**Description of the task**
Consider the listing below. Extract exactly the lines from the line containing "li1: - / 461" to the line containing "met4: 8.824 / 0", both included.

**Data**
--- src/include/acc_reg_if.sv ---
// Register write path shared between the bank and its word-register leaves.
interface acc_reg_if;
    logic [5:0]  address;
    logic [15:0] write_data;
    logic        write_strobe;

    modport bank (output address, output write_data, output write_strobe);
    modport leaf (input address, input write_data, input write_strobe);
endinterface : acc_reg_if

==

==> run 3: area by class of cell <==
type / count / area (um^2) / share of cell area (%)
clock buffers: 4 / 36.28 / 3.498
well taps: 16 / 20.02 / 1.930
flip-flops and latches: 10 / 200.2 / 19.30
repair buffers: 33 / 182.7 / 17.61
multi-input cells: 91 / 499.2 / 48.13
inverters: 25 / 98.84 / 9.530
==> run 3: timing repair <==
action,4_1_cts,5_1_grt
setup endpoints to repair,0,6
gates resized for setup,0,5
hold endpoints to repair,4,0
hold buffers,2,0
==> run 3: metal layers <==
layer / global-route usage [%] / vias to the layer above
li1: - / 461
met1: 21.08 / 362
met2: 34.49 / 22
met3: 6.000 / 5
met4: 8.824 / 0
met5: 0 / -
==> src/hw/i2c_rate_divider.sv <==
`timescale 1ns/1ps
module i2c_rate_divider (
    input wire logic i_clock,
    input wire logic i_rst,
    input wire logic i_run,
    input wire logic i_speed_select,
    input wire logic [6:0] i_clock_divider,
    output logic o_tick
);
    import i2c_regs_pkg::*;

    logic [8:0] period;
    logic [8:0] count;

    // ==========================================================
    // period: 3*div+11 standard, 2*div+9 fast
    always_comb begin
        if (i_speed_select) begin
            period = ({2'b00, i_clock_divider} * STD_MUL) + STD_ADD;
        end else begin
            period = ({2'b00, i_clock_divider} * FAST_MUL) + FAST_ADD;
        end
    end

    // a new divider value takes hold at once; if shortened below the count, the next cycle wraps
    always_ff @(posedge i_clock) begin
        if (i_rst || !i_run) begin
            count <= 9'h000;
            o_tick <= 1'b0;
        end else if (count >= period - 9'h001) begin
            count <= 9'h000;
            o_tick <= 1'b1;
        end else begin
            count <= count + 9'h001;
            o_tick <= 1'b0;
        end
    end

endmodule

--

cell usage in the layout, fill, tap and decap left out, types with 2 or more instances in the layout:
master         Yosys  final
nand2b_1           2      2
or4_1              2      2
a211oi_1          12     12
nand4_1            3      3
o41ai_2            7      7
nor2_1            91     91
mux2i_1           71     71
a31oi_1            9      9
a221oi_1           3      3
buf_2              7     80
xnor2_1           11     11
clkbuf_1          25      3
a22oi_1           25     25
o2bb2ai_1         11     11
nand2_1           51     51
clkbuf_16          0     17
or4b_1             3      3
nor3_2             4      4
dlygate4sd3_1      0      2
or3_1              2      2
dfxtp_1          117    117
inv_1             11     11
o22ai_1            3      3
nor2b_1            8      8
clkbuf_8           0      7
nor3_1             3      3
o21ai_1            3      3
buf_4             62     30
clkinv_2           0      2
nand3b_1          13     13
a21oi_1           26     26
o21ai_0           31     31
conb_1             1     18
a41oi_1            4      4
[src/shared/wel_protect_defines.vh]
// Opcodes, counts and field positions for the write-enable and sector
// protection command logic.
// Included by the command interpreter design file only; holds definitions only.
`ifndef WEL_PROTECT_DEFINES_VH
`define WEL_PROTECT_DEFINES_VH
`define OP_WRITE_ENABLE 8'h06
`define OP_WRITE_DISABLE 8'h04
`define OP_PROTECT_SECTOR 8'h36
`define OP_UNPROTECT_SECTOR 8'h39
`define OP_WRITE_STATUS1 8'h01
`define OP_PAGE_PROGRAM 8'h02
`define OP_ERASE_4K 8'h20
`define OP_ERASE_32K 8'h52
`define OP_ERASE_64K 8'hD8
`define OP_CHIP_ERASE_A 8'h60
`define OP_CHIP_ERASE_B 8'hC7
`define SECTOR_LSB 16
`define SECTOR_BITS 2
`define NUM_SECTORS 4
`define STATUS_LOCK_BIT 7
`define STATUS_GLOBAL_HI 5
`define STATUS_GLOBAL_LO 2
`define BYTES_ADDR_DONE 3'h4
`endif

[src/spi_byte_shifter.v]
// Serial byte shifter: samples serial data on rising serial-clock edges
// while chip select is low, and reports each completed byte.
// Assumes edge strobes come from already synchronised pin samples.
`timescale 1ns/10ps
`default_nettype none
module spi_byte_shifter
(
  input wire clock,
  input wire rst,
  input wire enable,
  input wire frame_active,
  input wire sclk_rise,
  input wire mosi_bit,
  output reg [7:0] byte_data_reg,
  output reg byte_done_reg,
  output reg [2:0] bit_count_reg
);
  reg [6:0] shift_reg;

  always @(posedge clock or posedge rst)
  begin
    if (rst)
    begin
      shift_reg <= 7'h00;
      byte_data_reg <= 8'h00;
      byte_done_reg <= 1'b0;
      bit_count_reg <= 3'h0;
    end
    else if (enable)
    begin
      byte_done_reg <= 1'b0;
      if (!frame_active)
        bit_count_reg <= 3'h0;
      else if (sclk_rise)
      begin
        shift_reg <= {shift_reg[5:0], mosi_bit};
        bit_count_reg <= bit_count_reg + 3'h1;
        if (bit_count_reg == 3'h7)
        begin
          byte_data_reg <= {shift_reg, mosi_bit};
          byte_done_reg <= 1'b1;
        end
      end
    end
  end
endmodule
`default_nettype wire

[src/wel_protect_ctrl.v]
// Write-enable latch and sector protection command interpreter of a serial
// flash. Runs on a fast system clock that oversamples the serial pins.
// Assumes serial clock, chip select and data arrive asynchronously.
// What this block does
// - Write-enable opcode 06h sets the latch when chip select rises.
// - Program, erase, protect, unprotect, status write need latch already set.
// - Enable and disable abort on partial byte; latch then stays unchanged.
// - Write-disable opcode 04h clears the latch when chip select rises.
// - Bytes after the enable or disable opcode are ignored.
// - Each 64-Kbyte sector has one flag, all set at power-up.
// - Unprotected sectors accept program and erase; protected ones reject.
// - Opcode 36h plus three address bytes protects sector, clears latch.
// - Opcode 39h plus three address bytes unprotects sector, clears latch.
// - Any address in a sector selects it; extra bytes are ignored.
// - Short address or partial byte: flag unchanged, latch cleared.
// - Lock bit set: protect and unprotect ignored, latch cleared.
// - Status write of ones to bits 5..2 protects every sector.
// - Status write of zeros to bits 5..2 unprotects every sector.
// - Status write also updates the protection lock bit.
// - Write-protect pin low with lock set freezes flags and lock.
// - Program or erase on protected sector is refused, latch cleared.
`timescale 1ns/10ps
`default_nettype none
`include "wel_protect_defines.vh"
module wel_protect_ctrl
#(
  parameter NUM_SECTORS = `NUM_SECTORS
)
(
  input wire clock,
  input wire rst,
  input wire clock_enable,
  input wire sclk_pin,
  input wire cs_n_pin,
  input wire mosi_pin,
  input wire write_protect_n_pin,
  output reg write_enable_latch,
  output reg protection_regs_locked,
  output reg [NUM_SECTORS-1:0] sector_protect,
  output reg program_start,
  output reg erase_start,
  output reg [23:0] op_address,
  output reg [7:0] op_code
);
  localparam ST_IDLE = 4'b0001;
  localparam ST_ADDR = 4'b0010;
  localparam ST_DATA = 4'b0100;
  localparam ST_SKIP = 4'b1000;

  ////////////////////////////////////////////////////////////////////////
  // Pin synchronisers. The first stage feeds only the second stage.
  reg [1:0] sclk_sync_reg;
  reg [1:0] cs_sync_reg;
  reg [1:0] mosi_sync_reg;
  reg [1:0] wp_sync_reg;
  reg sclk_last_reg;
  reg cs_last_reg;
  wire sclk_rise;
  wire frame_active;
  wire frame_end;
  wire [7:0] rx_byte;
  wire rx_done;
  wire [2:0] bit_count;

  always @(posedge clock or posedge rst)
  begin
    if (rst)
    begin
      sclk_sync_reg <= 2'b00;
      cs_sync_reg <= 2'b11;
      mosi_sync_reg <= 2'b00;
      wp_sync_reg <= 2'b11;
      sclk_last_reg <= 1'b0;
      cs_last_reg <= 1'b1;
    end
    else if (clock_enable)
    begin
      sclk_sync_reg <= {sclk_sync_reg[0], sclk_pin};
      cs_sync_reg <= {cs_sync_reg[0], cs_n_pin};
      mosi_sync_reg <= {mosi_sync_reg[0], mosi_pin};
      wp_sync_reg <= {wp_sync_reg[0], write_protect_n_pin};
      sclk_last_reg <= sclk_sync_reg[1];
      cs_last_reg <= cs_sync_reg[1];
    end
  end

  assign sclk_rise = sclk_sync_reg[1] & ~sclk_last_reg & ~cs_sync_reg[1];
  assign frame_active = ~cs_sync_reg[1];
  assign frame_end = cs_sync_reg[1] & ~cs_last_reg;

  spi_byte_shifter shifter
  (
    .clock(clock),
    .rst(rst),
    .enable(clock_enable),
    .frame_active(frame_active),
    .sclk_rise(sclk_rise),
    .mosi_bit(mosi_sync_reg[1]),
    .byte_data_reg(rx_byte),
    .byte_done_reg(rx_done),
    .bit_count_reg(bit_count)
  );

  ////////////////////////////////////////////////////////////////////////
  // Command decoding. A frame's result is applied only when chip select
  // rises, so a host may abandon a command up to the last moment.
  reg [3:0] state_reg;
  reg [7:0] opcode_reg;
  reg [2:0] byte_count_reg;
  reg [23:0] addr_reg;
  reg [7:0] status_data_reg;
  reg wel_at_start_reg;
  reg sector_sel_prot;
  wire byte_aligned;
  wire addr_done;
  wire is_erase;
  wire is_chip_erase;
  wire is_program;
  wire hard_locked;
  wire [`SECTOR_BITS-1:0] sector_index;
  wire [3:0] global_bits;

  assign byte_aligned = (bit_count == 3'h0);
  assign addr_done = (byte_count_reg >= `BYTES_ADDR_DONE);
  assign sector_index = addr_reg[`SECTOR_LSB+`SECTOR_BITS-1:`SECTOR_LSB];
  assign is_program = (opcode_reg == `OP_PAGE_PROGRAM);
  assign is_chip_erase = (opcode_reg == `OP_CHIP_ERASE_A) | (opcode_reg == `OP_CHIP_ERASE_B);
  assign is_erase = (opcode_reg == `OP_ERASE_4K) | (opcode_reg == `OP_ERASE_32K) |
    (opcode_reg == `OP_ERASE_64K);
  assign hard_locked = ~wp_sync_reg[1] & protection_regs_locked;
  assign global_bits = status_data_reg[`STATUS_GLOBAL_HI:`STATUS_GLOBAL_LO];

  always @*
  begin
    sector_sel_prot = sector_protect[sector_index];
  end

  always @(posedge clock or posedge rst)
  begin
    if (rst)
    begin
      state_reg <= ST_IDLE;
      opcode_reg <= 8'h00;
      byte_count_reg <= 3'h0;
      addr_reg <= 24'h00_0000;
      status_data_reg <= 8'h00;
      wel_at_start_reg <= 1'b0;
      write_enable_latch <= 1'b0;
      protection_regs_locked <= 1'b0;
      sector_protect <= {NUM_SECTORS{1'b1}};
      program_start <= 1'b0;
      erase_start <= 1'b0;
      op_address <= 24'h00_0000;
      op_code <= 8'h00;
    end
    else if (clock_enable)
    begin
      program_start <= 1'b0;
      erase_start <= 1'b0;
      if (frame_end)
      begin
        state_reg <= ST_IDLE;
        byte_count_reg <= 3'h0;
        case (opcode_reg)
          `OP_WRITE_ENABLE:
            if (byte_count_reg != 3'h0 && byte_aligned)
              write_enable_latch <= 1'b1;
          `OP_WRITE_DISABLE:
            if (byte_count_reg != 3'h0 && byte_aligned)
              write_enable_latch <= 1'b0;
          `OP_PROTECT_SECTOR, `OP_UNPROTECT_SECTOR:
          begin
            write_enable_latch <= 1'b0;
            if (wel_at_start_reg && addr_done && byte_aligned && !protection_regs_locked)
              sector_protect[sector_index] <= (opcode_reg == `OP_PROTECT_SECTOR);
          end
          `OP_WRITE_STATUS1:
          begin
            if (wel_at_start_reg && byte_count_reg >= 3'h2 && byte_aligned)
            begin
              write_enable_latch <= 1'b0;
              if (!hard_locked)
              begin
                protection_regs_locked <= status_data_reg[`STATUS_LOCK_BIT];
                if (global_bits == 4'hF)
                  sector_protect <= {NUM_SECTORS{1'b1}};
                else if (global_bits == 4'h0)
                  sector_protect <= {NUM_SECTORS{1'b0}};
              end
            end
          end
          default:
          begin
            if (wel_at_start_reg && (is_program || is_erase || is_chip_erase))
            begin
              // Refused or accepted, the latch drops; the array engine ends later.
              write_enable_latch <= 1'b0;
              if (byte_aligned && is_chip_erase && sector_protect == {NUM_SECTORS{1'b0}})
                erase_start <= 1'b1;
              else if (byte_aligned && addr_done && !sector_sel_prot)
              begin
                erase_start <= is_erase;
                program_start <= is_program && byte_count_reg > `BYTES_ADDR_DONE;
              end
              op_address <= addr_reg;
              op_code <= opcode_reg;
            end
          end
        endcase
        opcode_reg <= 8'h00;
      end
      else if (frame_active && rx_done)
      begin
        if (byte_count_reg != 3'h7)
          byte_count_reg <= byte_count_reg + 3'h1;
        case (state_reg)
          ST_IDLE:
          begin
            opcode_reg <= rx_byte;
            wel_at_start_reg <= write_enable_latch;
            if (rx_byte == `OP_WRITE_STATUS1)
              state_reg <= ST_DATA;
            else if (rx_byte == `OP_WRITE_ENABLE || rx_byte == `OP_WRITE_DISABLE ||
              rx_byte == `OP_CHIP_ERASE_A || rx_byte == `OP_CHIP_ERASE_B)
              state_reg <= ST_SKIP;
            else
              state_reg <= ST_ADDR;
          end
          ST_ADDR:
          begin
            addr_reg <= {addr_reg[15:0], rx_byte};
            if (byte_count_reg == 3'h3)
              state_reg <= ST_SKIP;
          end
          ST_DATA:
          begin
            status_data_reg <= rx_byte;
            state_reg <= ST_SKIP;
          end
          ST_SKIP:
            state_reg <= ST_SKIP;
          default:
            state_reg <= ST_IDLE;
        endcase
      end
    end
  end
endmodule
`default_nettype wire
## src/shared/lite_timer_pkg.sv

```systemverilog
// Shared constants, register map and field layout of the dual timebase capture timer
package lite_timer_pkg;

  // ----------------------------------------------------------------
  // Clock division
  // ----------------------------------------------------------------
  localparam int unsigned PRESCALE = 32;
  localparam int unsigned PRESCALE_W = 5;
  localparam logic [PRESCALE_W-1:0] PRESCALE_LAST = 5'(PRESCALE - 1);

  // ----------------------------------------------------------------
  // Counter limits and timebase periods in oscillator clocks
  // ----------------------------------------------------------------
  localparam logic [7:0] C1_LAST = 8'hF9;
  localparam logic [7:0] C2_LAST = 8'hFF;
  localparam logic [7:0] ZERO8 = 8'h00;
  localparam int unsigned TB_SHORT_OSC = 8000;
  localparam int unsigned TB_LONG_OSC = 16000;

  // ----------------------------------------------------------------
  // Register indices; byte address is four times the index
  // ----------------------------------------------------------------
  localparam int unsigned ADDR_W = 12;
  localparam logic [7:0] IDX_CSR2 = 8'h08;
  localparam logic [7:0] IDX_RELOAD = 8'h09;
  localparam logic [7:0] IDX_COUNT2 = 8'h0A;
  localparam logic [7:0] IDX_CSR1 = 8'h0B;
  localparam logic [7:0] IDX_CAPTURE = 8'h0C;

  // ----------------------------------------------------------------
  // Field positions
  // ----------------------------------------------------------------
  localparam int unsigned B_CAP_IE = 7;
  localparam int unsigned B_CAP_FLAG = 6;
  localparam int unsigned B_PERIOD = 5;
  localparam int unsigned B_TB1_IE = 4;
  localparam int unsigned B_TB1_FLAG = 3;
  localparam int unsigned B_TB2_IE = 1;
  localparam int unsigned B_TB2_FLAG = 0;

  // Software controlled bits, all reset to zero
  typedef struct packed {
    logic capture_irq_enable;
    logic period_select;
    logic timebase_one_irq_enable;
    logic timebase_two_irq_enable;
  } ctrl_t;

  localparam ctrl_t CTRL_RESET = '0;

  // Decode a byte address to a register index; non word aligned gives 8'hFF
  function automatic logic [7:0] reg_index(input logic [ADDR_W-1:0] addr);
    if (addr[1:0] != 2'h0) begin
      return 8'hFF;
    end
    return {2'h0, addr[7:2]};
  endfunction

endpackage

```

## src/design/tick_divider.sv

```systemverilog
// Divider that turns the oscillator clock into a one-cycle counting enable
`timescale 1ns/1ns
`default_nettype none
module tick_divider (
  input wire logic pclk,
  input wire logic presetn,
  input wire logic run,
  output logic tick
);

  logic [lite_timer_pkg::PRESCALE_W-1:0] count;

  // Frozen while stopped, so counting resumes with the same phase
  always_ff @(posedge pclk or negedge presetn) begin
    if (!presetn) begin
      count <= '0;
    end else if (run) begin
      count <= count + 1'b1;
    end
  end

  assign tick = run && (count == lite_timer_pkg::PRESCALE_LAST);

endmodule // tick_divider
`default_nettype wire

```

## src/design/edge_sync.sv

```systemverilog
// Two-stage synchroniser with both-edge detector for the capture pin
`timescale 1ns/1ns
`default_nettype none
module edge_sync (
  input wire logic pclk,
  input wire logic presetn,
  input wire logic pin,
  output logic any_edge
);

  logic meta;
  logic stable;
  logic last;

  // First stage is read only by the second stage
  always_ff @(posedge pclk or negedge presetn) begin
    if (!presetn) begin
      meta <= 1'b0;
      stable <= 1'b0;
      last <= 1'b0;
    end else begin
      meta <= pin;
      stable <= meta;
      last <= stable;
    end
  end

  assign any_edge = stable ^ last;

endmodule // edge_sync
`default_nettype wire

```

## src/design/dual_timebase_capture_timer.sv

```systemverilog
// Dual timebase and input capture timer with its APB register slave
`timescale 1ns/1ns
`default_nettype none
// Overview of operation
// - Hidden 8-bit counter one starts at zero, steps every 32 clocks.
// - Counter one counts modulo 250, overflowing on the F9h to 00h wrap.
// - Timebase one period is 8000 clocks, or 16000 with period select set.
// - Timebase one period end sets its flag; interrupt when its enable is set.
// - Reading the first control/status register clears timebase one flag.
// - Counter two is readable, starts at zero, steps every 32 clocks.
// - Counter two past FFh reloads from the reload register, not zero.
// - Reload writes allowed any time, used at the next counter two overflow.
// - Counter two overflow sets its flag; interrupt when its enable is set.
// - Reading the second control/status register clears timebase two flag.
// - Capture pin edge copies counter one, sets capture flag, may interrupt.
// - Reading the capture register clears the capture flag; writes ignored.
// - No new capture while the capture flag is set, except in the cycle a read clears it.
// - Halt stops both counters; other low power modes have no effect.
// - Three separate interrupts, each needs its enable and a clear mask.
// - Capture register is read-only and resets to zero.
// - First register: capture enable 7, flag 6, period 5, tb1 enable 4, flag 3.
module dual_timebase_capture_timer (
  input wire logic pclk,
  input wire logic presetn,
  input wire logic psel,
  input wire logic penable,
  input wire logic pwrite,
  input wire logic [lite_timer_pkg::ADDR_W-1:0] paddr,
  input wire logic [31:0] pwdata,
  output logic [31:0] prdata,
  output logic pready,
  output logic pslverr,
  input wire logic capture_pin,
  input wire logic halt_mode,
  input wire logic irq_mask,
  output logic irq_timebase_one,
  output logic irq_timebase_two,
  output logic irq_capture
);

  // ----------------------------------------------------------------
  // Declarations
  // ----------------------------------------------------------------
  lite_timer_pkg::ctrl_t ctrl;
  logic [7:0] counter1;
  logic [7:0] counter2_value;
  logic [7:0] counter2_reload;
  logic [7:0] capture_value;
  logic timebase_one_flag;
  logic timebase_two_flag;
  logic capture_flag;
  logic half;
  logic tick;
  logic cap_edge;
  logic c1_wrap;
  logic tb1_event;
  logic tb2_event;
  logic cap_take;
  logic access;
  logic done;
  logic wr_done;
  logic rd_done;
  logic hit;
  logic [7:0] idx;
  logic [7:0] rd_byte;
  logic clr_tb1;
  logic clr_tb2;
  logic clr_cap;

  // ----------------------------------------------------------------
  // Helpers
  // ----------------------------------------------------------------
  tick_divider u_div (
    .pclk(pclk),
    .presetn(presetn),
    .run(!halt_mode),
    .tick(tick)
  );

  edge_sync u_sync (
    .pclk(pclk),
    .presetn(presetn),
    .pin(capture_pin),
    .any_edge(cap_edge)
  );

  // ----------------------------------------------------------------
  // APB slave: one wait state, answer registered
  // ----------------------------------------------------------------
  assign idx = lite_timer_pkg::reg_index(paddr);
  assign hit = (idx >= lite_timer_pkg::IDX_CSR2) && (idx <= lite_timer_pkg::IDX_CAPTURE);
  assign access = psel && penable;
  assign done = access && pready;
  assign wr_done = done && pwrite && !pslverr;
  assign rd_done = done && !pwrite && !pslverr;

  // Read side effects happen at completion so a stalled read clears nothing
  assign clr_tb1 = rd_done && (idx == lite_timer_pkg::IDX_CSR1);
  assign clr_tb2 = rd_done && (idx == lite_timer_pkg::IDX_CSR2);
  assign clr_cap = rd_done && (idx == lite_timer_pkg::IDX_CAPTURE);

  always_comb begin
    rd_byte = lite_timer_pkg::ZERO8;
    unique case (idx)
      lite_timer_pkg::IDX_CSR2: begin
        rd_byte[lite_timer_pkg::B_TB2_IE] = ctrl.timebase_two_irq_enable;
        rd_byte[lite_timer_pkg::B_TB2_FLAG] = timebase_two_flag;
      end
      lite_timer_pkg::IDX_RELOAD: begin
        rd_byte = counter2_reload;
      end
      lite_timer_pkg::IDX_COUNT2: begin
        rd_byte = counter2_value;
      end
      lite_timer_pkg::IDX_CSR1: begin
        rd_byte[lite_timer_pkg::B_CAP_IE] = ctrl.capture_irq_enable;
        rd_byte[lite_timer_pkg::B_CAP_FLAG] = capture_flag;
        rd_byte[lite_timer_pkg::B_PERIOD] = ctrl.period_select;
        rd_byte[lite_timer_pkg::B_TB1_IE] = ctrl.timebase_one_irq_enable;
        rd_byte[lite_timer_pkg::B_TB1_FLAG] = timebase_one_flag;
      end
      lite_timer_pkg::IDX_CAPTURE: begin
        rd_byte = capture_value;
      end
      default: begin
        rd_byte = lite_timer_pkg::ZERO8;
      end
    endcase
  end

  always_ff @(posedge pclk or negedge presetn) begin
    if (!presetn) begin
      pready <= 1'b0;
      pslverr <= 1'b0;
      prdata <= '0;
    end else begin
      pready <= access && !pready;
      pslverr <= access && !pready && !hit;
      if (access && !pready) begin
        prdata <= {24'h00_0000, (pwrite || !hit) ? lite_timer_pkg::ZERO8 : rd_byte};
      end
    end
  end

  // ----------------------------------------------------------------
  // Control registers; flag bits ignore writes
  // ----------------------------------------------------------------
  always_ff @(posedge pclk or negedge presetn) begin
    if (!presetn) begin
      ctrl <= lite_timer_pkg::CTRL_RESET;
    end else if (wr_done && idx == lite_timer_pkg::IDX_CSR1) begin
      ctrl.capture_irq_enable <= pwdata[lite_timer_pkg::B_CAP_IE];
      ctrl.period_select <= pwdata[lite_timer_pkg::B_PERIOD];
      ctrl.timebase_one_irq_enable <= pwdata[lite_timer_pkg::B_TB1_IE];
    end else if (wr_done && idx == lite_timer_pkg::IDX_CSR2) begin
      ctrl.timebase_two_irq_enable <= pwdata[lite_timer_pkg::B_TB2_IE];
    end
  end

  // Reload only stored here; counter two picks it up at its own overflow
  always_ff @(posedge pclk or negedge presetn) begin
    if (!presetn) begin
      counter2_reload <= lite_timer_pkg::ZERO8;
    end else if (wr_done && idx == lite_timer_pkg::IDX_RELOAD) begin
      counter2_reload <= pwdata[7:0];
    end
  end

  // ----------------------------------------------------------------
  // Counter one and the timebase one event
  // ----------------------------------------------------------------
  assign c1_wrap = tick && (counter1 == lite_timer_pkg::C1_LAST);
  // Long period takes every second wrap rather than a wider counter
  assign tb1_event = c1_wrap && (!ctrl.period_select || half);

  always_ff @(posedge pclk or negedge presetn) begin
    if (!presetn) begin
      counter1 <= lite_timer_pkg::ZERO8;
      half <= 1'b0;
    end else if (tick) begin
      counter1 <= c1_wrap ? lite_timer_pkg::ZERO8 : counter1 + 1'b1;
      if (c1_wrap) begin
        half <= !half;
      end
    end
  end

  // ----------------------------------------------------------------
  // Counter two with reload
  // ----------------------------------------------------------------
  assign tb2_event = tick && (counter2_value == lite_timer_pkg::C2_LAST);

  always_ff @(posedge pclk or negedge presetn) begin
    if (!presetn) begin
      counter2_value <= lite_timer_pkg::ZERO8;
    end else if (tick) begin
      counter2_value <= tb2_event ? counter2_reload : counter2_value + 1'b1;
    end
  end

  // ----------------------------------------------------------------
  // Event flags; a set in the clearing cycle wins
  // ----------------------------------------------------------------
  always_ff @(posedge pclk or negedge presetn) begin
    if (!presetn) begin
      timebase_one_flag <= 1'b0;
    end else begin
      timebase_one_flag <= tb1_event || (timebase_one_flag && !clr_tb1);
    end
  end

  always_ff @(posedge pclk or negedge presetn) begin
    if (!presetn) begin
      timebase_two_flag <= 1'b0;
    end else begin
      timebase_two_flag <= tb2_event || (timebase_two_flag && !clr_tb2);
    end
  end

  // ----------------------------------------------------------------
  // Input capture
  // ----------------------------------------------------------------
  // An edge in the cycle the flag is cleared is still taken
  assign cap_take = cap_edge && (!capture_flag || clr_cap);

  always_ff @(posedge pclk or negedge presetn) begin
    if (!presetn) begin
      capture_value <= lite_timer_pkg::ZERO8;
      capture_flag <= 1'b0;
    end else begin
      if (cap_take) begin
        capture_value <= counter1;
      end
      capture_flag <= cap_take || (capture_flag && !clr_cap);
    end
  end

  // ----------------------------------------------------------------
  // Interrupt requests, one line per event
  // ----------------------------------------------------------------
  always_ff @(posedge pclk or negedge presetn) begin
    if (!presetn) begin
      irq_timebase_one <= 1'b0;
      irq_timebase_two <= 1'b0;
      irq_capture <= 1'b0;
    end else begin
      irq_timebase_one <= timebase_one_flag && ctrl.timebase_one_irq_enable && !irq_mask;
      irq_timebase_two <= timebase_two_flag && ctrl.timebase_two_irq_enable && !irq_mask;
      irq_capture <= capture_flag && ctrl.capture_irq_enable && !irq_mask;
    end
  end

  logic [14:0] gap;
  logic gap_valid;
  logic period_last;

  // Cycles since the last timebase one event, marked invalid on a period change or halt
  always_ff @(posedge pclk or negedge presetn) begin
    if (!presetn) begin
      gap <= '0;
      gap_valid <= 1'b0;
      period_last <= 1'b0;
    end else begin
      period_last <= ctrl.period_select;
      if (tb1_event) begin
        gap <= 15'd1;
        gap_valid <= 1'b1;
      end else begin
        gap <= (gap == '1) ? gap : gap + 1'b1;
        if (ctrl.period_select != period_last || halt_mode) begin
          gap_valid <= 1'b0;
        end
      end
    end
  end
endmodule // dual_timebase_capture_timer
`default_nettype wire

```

**Worked solution**
li1: - / 461
met1: 21.08 / 362
met2: 34.49 / 22
met3: 6.000 / 5
met4: 8.824 / 0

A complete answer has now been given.